The eminent Walt Mossberg is
interviewed on the iPhone 3G and really nails it.
The iPhone is not a smartphone. It is a powerful portable computer that makes phone calls.
So it does not have a builtin keyboard? There's always Bluetooh connectivity. This presents a market opportunity for an entrepreneurial 3rd party to come in and make one.
The problem with traditional handset makers is that they view their business as primarily selling hardware, and hardware design is fixed very early in the phone's product cycle. This "fixedness"; this inability to adapt, infects their very core philosophies.
Software is virtual, and can easily adapt.
What does Darwin say about adaptability and natural selection?
So how does all this figure into Apple's grand plan? iPhone developers are enticed to the platform by the sheer number of iPhone users.

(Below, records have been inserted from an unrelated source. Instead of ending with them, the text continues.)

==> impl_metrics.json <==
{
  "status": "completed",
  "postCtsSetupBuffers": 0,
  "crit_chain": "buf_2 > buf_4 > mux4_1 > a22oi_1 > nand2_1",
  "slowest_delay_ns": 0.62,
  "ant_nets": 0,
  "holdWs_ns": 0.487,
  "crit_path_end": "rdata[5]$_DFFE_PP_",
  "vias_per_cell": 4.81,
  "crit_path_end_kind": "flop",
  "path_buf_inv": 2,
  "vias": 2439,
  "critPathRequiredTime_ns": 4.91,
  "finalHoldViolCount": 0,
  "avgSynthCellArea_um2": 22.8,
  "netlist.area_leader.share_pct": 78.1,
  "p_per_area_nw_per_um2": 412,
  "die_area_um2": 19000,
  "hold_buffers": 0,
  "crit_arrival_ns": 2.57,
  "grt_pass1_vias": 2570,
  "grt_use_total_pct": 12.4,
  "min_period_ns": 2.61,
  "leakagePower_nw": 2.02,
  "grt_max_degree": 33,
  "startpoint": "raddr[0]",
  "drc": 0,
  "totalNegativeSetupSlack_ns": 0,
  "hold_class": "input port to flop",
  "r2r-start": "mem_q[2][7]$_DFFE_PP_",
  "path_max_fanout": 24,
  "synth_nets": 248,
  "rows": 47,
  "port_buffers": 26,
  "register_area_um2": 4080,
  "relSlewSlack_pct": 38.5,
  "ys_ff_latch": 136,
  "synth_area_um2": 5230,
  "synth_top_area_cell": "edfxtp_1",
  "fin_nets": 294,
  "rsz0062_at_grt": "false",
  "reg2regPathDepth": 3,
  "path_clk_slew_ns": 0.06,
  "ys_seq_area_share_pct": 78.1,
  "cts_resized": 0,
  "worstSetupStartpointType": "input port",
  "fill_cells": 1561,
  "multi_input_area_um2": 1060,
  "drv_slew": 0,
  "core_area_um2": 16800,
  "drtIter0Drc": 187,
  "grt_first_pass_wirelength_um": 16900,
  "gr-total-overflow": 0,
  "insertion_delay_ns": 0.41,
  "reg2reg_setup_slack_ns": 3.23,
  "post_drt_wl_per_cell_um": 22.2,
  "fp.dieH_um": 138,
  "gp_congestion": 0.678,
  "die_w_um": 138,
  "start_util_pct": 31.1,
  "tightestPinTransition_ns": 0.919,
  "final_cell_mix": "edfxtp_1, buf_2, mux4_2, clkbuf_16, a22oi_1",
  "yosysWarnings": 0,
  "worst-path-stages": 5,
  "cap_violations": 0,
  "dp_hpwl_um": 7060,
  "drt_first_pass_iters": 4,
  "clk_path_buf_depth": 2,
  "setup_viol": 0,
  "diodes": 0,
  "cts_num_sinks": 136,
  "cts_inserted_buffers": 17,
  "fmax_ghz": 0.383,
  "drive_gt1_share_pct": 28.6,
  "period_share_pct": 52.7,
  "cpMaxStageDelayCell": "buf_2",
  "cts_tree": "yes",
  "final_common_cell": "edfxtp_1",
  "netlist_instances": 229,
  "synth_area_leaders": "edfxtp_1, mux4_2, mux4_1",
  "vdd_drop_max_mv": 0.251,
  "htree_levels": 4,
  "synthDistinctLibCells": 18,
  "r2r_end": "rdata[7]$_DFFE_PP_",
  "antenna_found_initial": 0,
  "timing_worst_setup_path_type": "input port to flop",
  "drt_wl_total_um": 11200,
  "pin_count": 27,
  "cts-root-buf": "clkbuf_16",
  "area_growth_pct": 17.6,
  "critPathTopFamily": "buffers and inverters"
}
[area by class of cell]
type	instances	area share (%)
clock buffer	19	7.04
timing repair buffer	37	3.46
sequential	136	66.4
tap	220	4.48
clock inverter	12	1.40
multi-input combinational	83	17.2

And the iPhone APIs are extremely similar to OS X APIs
by design.
This means an iPhone developer who programs in Cocoa Touch can become an OS X developer with slightly more effort, and vice versa. So there's that recurrent adaptability theme again.
Nokia is taking steps to address this hardware-software divide by buying up Symbian but it does not have all the pieces to the puzzle. Microsoft Windows is still the dominant platform and they have no reason to give up their control to Nokia to fulfill this integrated vision. So while it is the right move it may be too little, too late.